BMC Pulmonary Medicine (Aug 2025)
Association between oxygen debt (DEOx) variability over time and clinical outcomes in critically ill COVID-19 patients: an observational study
Abstract
Abstract Background Oxygen debt (DEOx) quantifies oxygen deficit during shock, reflecting the transition to anaerobic metabolism due to decreased oxygen delivery (DO₂).
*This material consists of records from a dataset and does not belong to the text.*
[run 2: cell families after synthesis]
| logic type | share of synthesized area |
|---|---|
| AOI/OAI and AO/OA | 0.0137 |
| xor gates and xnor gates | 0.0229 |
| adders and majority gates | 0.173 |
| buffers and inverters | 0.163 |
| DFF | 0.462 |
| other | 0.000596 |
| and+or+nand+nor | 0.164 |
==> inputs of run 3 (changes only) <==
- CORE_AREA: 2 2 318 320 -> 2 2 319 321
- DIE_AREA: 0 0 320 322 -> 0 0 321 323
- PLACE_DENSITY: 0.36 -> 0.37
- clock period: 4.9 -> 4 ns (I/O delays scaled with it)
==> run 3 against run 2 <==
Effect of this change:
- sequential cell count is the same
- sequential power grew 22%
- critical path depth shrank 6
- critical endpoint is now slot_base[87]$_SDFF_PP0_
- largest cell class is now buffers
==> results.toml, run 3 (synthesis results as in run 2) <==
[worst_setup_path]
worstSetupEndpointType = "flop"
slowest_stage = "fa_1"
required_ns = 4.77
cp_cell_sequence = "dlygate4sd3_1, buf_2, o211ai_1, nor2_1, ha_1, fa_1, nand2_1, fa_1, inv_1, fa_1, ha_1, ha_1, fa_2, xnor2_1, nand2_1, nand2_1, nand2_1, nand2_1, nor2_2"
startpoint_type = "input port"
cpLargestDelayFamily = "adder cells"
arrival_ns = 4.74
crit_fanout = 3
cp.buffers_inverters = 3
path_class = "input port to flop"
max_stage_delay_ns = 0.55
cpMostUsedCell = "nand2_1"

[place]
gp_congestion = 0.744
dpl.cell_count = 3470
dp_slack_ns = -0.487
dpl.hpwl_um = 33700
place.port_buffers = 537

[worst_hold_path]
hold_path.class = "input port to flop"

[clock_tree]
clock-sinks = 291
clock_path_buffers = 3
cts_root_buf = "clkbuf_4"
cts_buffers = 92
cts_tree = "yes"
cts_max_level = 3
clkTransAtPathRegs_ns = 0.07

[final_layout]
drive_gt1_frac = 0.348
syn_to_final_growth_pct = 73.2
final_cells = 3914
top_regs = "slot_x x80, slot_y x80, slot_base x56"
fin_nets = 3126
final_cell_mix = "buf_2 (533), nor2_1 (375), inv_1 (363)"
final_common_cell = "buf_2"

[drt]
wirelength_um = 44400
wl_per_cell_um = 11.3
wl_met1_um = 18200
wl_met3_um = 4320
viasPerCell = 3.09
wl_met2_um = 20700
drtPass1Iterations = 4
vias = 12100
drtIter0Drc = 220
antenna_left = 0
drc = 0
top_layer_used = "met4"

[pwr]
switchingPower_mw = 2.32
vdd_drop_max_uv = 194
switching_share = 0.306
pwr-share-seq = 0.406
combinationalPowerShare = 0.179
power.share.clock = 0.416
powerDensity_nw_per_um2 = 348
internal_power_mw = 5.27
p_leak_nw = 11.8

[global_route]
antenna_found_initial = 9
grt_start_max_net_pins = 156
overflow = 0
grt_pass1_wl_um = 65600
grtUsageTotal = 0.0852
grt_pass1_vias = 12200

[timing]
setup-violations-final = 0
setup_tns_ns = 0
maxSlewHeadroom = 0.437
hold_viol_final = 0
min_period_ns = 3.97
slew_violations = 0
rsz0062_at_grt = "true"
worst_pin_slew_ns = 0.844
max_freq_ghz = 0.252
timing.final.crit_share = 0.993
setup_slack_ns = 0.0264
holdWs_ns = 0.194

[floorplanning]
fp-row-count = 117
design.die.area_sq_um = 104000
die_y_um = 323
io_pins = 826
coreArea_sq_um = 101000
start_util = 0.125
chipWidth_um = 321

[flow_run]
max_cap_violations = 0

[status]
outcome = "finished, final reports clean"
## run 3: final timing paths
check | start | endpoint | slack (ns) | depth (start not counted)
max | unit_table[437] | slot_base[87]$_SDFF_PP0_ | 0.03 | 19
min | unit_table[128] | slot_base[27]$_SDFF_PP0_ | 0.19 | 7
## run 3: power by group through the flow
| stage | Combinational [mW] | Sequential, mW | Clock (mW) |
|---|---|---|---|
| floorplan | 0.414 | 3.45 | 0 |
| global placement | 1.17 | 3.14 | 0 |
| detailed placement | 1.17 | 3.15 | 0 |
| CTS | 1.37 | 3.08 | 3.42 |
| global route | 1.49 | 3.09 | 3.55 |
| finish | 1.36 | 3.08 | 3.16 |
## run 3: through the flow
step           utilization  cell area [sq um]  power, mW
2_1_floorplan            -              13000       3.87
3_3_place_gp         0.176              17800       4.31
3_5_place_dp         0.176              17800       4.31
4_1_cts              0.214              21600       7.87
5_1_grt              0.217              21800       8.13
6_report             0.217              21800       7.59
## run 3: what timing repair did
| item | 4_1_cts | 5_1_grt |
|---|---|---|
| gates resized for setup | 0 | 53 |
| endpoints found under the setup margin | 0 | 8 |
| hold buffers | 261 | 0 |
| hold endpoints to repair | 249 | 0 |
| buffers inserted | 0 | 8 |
--- src/bridge/resp_order_fifo.sv ---
// Circular FIFO of load/store request targets awaiting a response
module resp_order_fifo
    import soc_pkg::*;
#(
    parameter int ORDER_DEPTH = 4
) (
    input  logic    core_clk,
    input  logic    rst_i,
    input  logic    push_i,
    input  target_e push_tgt_i,
    input  logic    pop_i,
    output logic    full_o,
    output logic    empty_o,
    output target_e head_tgt_o
);

    localparam int PTR_W = (ORDER_DEPTH > 1) ? $clog2(ORDER_DEPTH) : 1;
    localparam int CNT_W = $clog2(ORDER_DEPTH + 1);

    target_e          tgt_q [ORDER_DEPTH];
    logic [PTR_W-1:0] wr_ptr_q;
    logic [PTR_W-1:0] rd_ptr_q;
    logic [CNT_W-1:0] count_q;

    assign full_o     = (count_q == CNT_W'(ORDER_DEPTH));
    assign empty_o    = (count_q == '0);
    assign head_tgt_o = tgt_q[rd_ptr_q];

    // Pointers and occupancy
    always_ff @(posedge core_clk) begin
        if (rst_i) begin
            wr_ptr_q <= '0;
            rd_ptr_q <= '0;
            count_q  <= '0;
        end else begin
            if (push_i) begin
                wr_ptr_q <= (wr_ptr_q == PTR_W'(ORDER_DEPTH - 1)) ? '0 : wr_ptr_q + 1'b1;
            end
            if (pop_i) begin
                rd_ptr_q <= (rd_ptr_q == PTR_W'(ORDER_DEPTH - 1)) ? '0 : rd_ptr_q + 1'b1;
            end
            if (push_i && !pop_i) begin
                count_q <= count_q + 1'b1;
            end else if (pop_i && !push_i) begin
                count_q <= count_q - 1'b1;
            end
        end
    end

    // Entry storage
    always_ff @(posedge core_clk) begin
        if (push_i) begin
            tgt_q[wr_ptr_q] <= push_tgt_i;
        end
    end

endmodule

--- src/bridge/lsu_bridge.sv ---
// Load/store address decode, request routing, decode-error responder and in-order return
module lsu_bridge
    import soc_pkg::*;
#(
    parameter int ORDER_DEPTH = 4
) (
    input  logic              core_clk,
    input  logic              rst_i,

    // Load/store master
    input  logic              m_req_valid_i,
    output logic              m_req_ready_o,
    input  logic              m_req_write_i,
    input  logic [ADDR_W-1:0] m_req_addr_i,
    input  logic [DATA_W-1:0] m_req_wdata_i,
    input  logic [STRB_W-1:0] m_req_strb_i,
    output logic              m_rsp_valid_o,
    input  logic              m_rsp_ready_i,
    output logic [DATA_W-1:0] m_rsp_rdata_o,
    output resp_e             m_rsp_resp_o,

    // Slave 0, local data memory
    output logic              s0_req_valid_o,
    input  logic              s0_req_ready_i,
    output logic              s0_req_write_o,
    output logic [ADDR_W-1:0] s0_req_addr_o,
    output logic [DATA_W-1:0] s0_req_wdata_o,
    output logic [STRB_W-1:0] s0_req_strb_o,
    input  logic              s0_rsp_valid_i,
    output logic              s0_rsp_ready_o,
    input  logic [DATA_W-1:0] s0_rsp_rdata_i,
    input  resp_e             s0_rsp_resp_i,

    // Slave 1, DCCM
    output logic              s1_req_valid_o,
    input  logic              s1_req_ready_i,
    output logic              s1_req_write_o,
    output logic [ADDR_W-1:0] s1_req_addr_o,
    output logic [DATA_W-1:0] s1_req_wdata_o,
    output logic [STRB_W-1:0] s1_req_strb_o,
    input  logic              s1_rsp_valid_i,
    output logic              s1_rsp_ready_o,
    input  logic [DATA_W-1:0] s1_rsp_rdata_i,
    input  resp_e             s1_rsp_resp_i
);

    logic [ADDR_W-1:0] lmem_off;
    logic [ADDR_W-1:0] dccm_off;
    target_e           req_tgt;
    logic              tgt_ready;
    logic              push;
    logic              pop;
    logic              fifo_full;
    logic              fifo_empty;
    target_e           head_tgt;
    logic              sel_valid;
    logic              derr_valid_q;
    logic              derr_take;

    // Region offsets double as the rebased slave addresses
    assign lmem_off = m_req_addr_i - LMEM_BASE;
    assign dccm_off = m_req_addr_i - DCCM_BASE;

    always_comb begin
        if (lmem_off < LMEM_SIZE) begin
            req_tgt = TGT_LMEM;
        end else if (dccm_off < DCCM_SIZE) begin
            req_tgt = TGT_DCCM;
        end else begin
            req_tgt = TGT_NONE;
        end
    end

    // Error slot frees up when its response leaves this cycle
    always_comb begin
        case (req_tgt)
            TGT_LMEM: tgt_ready = s0_req_ready_i;
            TGT_DCCM: tgt_ready = s1_req_ready_i;
            default:  tgt_ready = !derr_valid_q || derr_take;
        endcase
    end

    assign m_req_ready_o = !fifo_full && tgt_ready;
    assign push          = m_req_valid_i && m_req_ready_o;

    // Request fan-out, only valid is steered
    assign s0_req_valid_o = m_req_valid_i && !fifo_full && (req_tgt == TGT_LMEM);
    assign s0_req_write_o = m_req_write_i;
    assign s0_req_addr_o  = lmem_off;
    assign s0_req_wdata_o = m_req_wdata_i;
    assign s0_req_strb_o  = m_req_strb_i;

    assign s1_req_valid_o = m_req_valid_i && !fifo_full && (req_tgt == TGT_DCCM);
    assign s1_req_write_o = m_req_write_i;
    assign s1_req_addr_o  = dccm_off;
    assign s1_req_wdata_o = m_req_wdata_i;
    assign s1_req_strb_o  = m_req_strb_i;

    resp_order_fifo #(
        .ORDER_DEPTH (ORDER_DEPTH)
    ) order_fifo (
        .core_clk   (core_clk),
        .rst_i      (rst_i),
        .push_i     (push),
        .push_tgt_i (req_tgt),
        .pop_i      (pop),
        .full_o     (fifo_full),
        .empty_o    (fifo_empty),
        .head_tgt_o (head_tgt)
    );

    // Response from the oldest outstanding target only
    always_comb begin
        case (head_tgt)
            TGT_LMEM: begin
                sel_valid     = s0_rsp_valid_i;
                m_rsp_rdata_o = s0_rsp_rdata_i;
                m_rsp_resp_o  = s0_rsp_resp_i;
            end
            TGT_DCCM: begin
                sel_valid     = s1_rsp_valid_i;
                m_rsp_rdata_o = s1_rsp_rdata_i;
                m_rsp_resp_o  = s1_rsp_resp_i;
            end
            default: begin
                sel_valid     = derr_valid_q;
                m_rsp_rdata_o = '0;
                m_rsp_resp_o  = RESP_DECERR;
            end
        endcase
    end

    assign m_rsp_valid_o  = !fifo_empty && sel_valid;
    assign pop            = m_rsp_valid_o && m_rsp_ready_i;
    assign s0_rsp_ready_o = m_rsp_ready_i && !fifo_empty && (head_tgt == TGT_LMEM);
    assign s1_rsp_ready_o = m_rsp_ready_i && !fifo_empty && (head_tgt == TGT_DCCM);
    assign derr_take      = pop && (head_tgt == TGT_NONE);

    // One-entry decode-error responder
    always_ff @(posedge core_clk) begin
        if (rst_i) begin
            derr_valid_q <= 1'b0;
        end else if (push && (req_tgt == TGT_NONE)) begin
            derr_valid_q <= 1'b1;
        end else if (derr_take) begin
            derr_valid_q <= 1'b0;
        end
    end

endmodule

--- config.mk ---
export PLATFORM = sky130hd
export DESIGN_NAME = lsu_bridge
export DESIGN_NICKNAME = d
export VERILOG_FILES = /design/src/common/soc_pkg.sv /design/src/bridge/resp_order_fifo.sv /design/src/bridge/lsu_bridge.sv
export SDC_FILE = /design/constraint.sdc
export NUM_CORES = 1
export LEC_CHECK = 0
export BUFFER_PORTS_ARGS = -buffer_cell sky130_fd_sc_hd__buf_2
export CAP_MARGIN = 20
export CORE_AREA = 3 3 207 209
export DETAILED_ROUTE_END_ITERATION = 7
export DIE_AREA = 0 0 210 212
export PLACE_DENSITY = 0.4
export SYNTH_ARGS = -nofsm -noshare
export SYNTH_HDL_FRONTEND = slang
export SYNTH_HIERARCHICAL = 1
export SYNTH_SLANG_ARGS = --single-unit
--- constraint.sdc ---
create_clock -name core_clk -period 3 [get_ports core_clk]
set_clock_uncertainty 0.15 [all_clocks]
set_input_delay 0 -clock core_clk [delete_from_list [all_inputs] [get_ports core_clk]]
set_output_delay 0 -clock core_clk [all_outputs]
set_load 0.02 [all_outputs]
$ cat src/spu_ram.sv
`timescale 1ns/1ps
`default_nettype none

// simple dual port ram, one write port and one registered read port
module spu_ram
#(
	parameter type data_t = logic [7:0],
	parameter int depth = 256
)(
	input wire clk,

	input wire we,
	input wire [$clog2(depth)-1:0] waddr,
	input wire data_t wdata,

	input wire [$clog2(depth)-1:0] raddr,
	output data_t rdata
);

	// power-up contents all zero
	// sprites start off and the line banks start empty
	data_t mem [depth] = '{default: '0};

	always_ff @(posedge clk)
	begin
		if (we)
			mem[waddr] <= wdata;
		rdata <= mem[raddr];	// data one clock after the address
	end

endmodule

`default_nettype wire

$ cat config.mk
export PLATFORM = sky130hd
export DESIGN_NAME = spu_ram
export DESIGN_NICKNAME = d
export VERILOG_FILES = /design/src/spu_ram.sv
export SDC_FILE = /design/constraint.sdc
export NUM_CORES = 2
export LEC_CHECK = 0
export ABC_AREA = 1
export BUFFER_PORTS_ARGS = -buffer_cell sky130_fd_sc_hd__buf_2
export CAP_MARGIN = 20
export CORE_MARGIN = 3
export CORE_UTILIZATION = 45
export DETAILED_ROUTE_END_ITERATION = 16
export PLACE_DENSITY = 0.62
export SYNTH_ARGS = -nofsm -noshare
export SYNTH_HDL_FRONTEND = slang
export SYNTH_SLANG_ARGS = --single-unit
$ cat constraint.sdc
create_clock -name clk -period 2 [get_ports clk]
set_input_delay 0.4 -clock clk [delete_from_list [all_inputs] [get_ports clk]]
set_output_delay 0.4 -clock clk [all_outputs]
set_load 0.01 [all_outputs]
## Yosys cells after proc, flatten, opt, wreduce, memory -nomap -nowiden

Memory sizes are Yosys's and may differ from the RTL's. A register that Yosys moved wholly into a read port is not among the register bits.
Cells that the tools add are included.

| word-level totals | value |
|---|---|
| register bits after elaboration | 0 |
| bits in writable memories | 2048 |
| output and inout bits | 8 |
| logic and storage cells | 3 |
| memories | 1 |

| operators by class | value |
|---|---|
| mux-type cells | 2 |

Memory list:

| memory | words | bits a word | read ports | clocked after Yosys merged registers in | wr ports | line | source |
|---|---|---|---|---|---|---|---|
| mem | 256 | 8 | 1 | 1 | 1 | 22 | `data_t mem [depth] = '{default: '0};` |

Operators with widths:

| kind | number |
|---|---|
| 1-bit two-way mux | 2 |

## Logic depth before layout (Yosys ltp)

| logic depth | value |
|---|---|
| word-level depth | 2 |
| gate-level depth with buffers | 15 |
| mapped depth without buffers | 11 |

## Worst setup path after synthesis

OpenSTA, ideal clock, no wires.

| timing | value |
|---|---|
| path kind | input to register |
| start point | in we |
| end point | mem mem[162][0] in the netlist's numbering (enable) |
| library setup time | 0.370 ns |
| arrival time | 1.521 ns |
| required time | 1.630 ns |
| path slack | 0.109 ns |
| stages on the path | 4 |
| buffers on the path | 2 |
| cell sequence | clkbuf_1 nand3_1 clkbuf_1 nor2_1 |

| between the ends | value |
|---|---|
| word-level cells in the longest chain between the ends | 2 |

RTL lines:

| what | line | source |
|---|---|---|
| start: declaration | 12 | `input wire we,` |
| 1-bit two-way mux | 26 | `if (we)` |
| 1-bit two-way mux (not written as such) | 27 | `mem[waddr] <= wdata;` |
| end: declaration | 22 |  |

No other way between the ends.

==> insert_results.sql <==
INSERT INTO impl_metrics (metric_group, metric, value, unit) VALUES
('clock_tree', 'buffers_from_clock_root_to_sink_at_most', '3', ''),
('cells_and_area', 'drive_above_1_share', '13.6', '%'),
('detailed_routing', 'avgViaCountPerCell', '5.62', ''),
('clock_tree', 'cts.htree.levels', '4', ''),
('yosys', 'synthesis.area_per_instance', '11.9', 'um2'),
('setup_path', 'worst_setup_path_start_kind', 'primary input', ''),
('cells_and_area', 'fill_cells', '15284', ''),
('yosys', 'seq_area_frac_synth', '73.9', '%'),
('yosys', 'synth_top_flop_cell', 'sky130_fd_sc_hd__edfxtp_1', ''),
('global_route', 'grt.overflow.total', '0', ''),
('yosys', 'leading_cell_type_by_number_of_instances_after_synthesis', 'sky130_fd_sc_hd__nand2_1', ''),
('yosys', 'synth_cells', '7003', ''),
('die', 'num_io_pins', '34', ''),
('detailed_routing', 'total_iterations_of_the_first_detailed_routing_run', '6', ''),
('setup_path', 'criticalPathCategory', 'in2reg', ''),
('power', 'p_comb_share', '6.8', '%'),
('clock_tree', 'clk_transition_reported_paths', '60', 'ps'),
('worst_hold_path', 'min_path_type', 'in2reg', ''),
('power', 'switching_power', '20600', 'uW'),
('sta', 'unrepaired_setup_endpoints_after_global_routing', 'no', ''),
('placement', 'globalplace.congestion', '0.909', ''),
('clock_tree', 'clock_insertion_delay_worst_skew', '840', 'ps'),
('yosys', 'synth_area', '83400', 'um2'),
('yosys', 'yosys.area.top_type', 'sky130_fd_sc_hd__edfxtp_1', ''),
('global_route', 'antenna_violations_before_repair', '7', ''),
('setup_path', 'cpMaxStageDelayCell', 'sky130_fd_sc_hd__nand3_1', ''),
('placement', 'buffer_ports.inserted', '33', ''),
('clock_tree', 'clock_tree_from_tritoncts', 'built', ''),
('power', 'powerDensity', '935', 'nW/um2'),
('yosys', 'synth_enable_flop_cells', '2048', ''),
('detailed_routing', 'drt-total-wl', '238000', 'um'),
('clock_tree', 'inserted_clock_buffers', '205', ''),
('die', 'die_width', '436', 'um'),
('yosys', 'distinct_cell_type_count_after_synthesis', '14', ''),
('detailed_routing', 'detailroute.via_count', '56890', ''),
('power', 'vdd_ir_drop_max', '0.924', 'mV'),
('yosys', 'synthTopCellsByArea', 'sky130_fd_sc_hd__edfxtp_1, sky130_fd_sc_hd__nand3_1, sky130_fd_sc_hd__nand2_1, sky130_fd_sc_hd__buf_2, sky130_fd_sc_hd__nor2_1', ''),
('sta', 'final-max-slew-violation-count', '0', ''),
('sta', 'fin_crit_sh', '98.9', '%'),
('detailed_routing', 'drt_drc_violations_left', '0', ''),
('global_route', 'track_usage', '24.7', '%'),
('die', 'die_area', '191000', 'um2'),
('detailed_routing', 'initialDrtViolationCount', '6619', ''),
('placement', 'dpl-instance-area', '91700', 'um2'),
('global_route', 'first_global_vias', '54231', ''),
('yosys', 'synth_largest_type_area_fraction', '73.7', '%'),
('setup_path', 'timing.critical_path.required', '2770', 'ps'),
('sta', 'relSlewSlack', '55.2', '%'),
('sta', 'final_hold_fails', '0', ''),
('die', 'height_of_the_die', '436', 'um'),
('cells_and_area', 'areaGrowthSynthToFinish', '18.1', '%'),
('power', 'internal_power', '71500', 'uW'),
('yosys', 'synth.top_cells.by_count', 'sky130_fd_sc_hd__nand2_1, sky130_fd_sc_hd__edfxtp_1, sky130_fd_sc_hd__nand3_1, sky130_fd_sc_hd__nor2_1, sky130_fd_sc_hd__buf_2', ''),
('outcome', 'result_of_the_run', 'complete, no violations', ''),
('setup_path', 'crit_chain', 'buf_8 > inv_16 > buf_12 > buf_12 > nand2_1 > nand3_1 > nand3_1 > nand3_1 > nand3_1 > nand3_1 > nand3_1 > nand2_1 > nand2_1 > nand2_1', ''),
('global_route', 'global_route_wire_length_before_repair', '354000', 'um'),
('yosys', 'postSynthRegisterBits', '2056', ''),
('job', 'maxCapViolCount', '0', ''),
('sta', 'max_slew.worst_pin.slew', '671', 'ps'),
('setup_path', 'critical_path_buf_inv_count', '4', ''),
('cells_and_area', 'num-nets-final', '7506', ''),
('setup_path', 'critical-path-max-stage-delay', '320', 'ps'),
('sta', 'timing.final.crit_period', '1980', 'ps'),
('setup_path', 'end_kind', 'flop', ''),
('die', 'floorplan.initialDensity', '45.4', '%'),
('placement', 'detailedPlace.worstSlack', '-800', 'ps'),
('clock_tree', 'cts_root_buffer', 'sky130_fd_sc_hd__clkbuf_16', ''),
('power', 'clockPowerShare', '41.5', '%'),
('sta', 'clock.fmax', '0.506', 'GHz'),
('setup_path', 'worstPathArrival', '2750', 'ps'),
('setup_path', 'worst-path-max-fanout', '28', '');
## metrics by stage
stage                     TNS (ps)  hold WS (ps)  power [uW]  cells  util, %
after floorplan                  0           499       51400   7003        -
after global placement       -5610           689       54600   9729     49.9
after detailed placement     -6160           686       54700   9729     49.9
after CTS                        0          66.0       92600  10116     53.6
after global routing             0          89.2       94700  10121     53.6
final                            0           117       92100  10121     53.6
## cells in the final DEF, fill, tap and decap left out, types with 33 or more instances in the layout
| cell type | netlist | routed |
|---|---|---|
| sky130_fd_sc_hd__nand2_1 | 2123 | 2121 |
| sky130_fd_sc_hd__edfxtp_1 | 2048 | 2048 |
| sky130_fd_sc_hd__nand3_1 | 2019 | 2018 |
| sky130_fd_sc_hd__buf_4 | 46 | 550 |
| sky130_fd_sc_hd__nor2_1 | 283 | 283 |
| sky130_fd_sc_hd__clkbuf_16 | 0 | 210 |
| sky130_fd_sc_hd__buf_12 | 0 | 163 |
| sky130_fd_sc_hd__clkinv_1 | 0 | 54 |
| sky130_fd_sc_hd__clkbuf_1 | 112 | 40 |
| sky130_fd_sc_hd__inv_1 | 36 | 34 |
| sky130_fd_sc_hd__clkinv_2 | 0 | 33 |
## area by class of cell
type | count | area, um2 | share of cell area, %
Timing Repair Buffer | 753 | 7740 | 7.86
Clock inverter | 125 | 1220 | 1.24
Inverter | 39 | 180 | 0.183
Multi-Input combinational cell | 4425 | 19100 | 19.4
Tap cell | 2464 | 3080 | 3.13
Sequential cell | 2056 | 61700 | 62.6
Clock buffer | 254 | 5460 | 5.54
Antenna cell | 5 | 12.5 | 0.0127
## flip-flops by register name, summed over array words and instances (netlist names)
signal,flops
mem,2048
rdata,8
## timing repair
item / 4_1_cts / 5_1_grt
endpoints found under the hold margin: 98 / 0
hold buffers: 8 / 0
resized for setup: 5 / 1
endpoints found under the setup margin: 4 / 1
buffers inserted: 0 / 0
## kinds of logic (layout without fill, tap and decap cells)
| group | Yosys count | after routing | synth area share [%] |
|---|---|---|---|
| other | 0 | 5 | 0 |
| DFF | 2056 | 2056 | 73.9 |
| and+or+nand+nor | 4425 | 4425 | 22.9 |
| buffers and inverters | 522 | 1171 | 3.12 |
## worst paths after layout
path,from,to,slack [ps],depth (start not counted)
worst max-delay path,raddr[0],rdata[6],20,14
worst min-delay path,wdata[5],mem[55][5],120,2
worst max register to register,mem[255][6],rdata[6],80,10
worst min register to register,mem[70][6],rdata[6],980,10
## routing by layer
| layer | up-vias | GRT usage (%) | share of wire, % | routed length (um) |
|---|---|---|---|---|
| met3 | 480 | 4.64 | 8.6 | 20500 |
| met5 | - | 0 | 0.0055 | 13 |
| met1 | 28020 | 33.6 | 40 | 95400 |
| met4 | 2 | 10.1 | 4.2 | 10100 |
| li1 | 25860 | - | - | - |
| met2 | 2528 | 39.3 | 47 | 112000 |
## power groups by stage
stage	sequential, uW	clock [uW]	combinational [uW]
2_1_floorplan	48400	0	2930
3_3_place_gp	48500	0	6170
3_5_place_dp	48500	0	6230
4_1_cts	47600	38800	6260
5_1_grt	47500	40400	6760
6_report	47600	38200	6290
Note: power is estimated with default switching activity, not from simulation.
This study aimed to analyze the temporal variation of DEOx values and their association with invasive mechanical ventilation (IMV) requirement and survival in patients with severe COVID-19. Methods We conducted a retrospective cohort study including adult patients admitted to the ICU with confirmed SARS-CoV-2 infection at Clínica Universidad de La Sabana (Colombia) between July 2020 and December 2021. DEOx was calculated using two validated formulas: one based on lactate (DEOx1) and another incorporating lactate and base excess (DEOx2). Variability in DEOx was assessed at different time points (≤6h, 6-12h, 12-24h, >24h) and its association with IMV and survival outcomes was analyzed. Results A total of 597 patients were included, of whom 150 (25.1%) died. DEOx1 within 6 hours was -6.87 (SD: 23.72) in patients requiring IMV by day 7, compared to -1.2 (SD: 7.83) in patients without IMV (p=0.004). DEOx2 within 6 hours on day 7 was -7.92 (SD: 30.7) vs. -1.57 (SD: 14.65) (p=0.027), and between 6 and 12 hours, it was 1.24 (SD: 14.92) vs. -3.54 (SD: 9.34) (p<0.001). 24 hours (SD: 36.09) in deceased patients on day 7, compared to -2.09 (SD: 14.26) in survivors (p<0.001). Between 6 and 12 hours, DEOx1 was 0.51 (SD: 11.49) vs.-2.27 (SD: 12.32) (p=0.016). At more than 24 hours, it was 3.21 (SD: 9.22) vs. -3.8 (SD: 20.91) (p<0.001). Similar trends were observed on days 14 and 28. DEOx2 within 6 hours on day 7 was -19.02 (SD: 35.3) vs. -1.36 (SD: 14.31) (p<0.001), and between 6 and 12 hours, it was 7.57 (SD: 18.78) vs. -1.94 (SD: 11.73) (p<0.001). At more than 24 hours, it was 2.6 (SD: 10.75) vs. -4.54 (SD: 17.26) (p<0.001). This pattern persisted on days 14 and 28. Conclusion DEOx variability in critically ill COVID-19 patients was significantly associated with IMV need and mortality. Higher DEOx values at ≤6h and persistent metabolic derangement beyond 24h correlated with worse outcomes.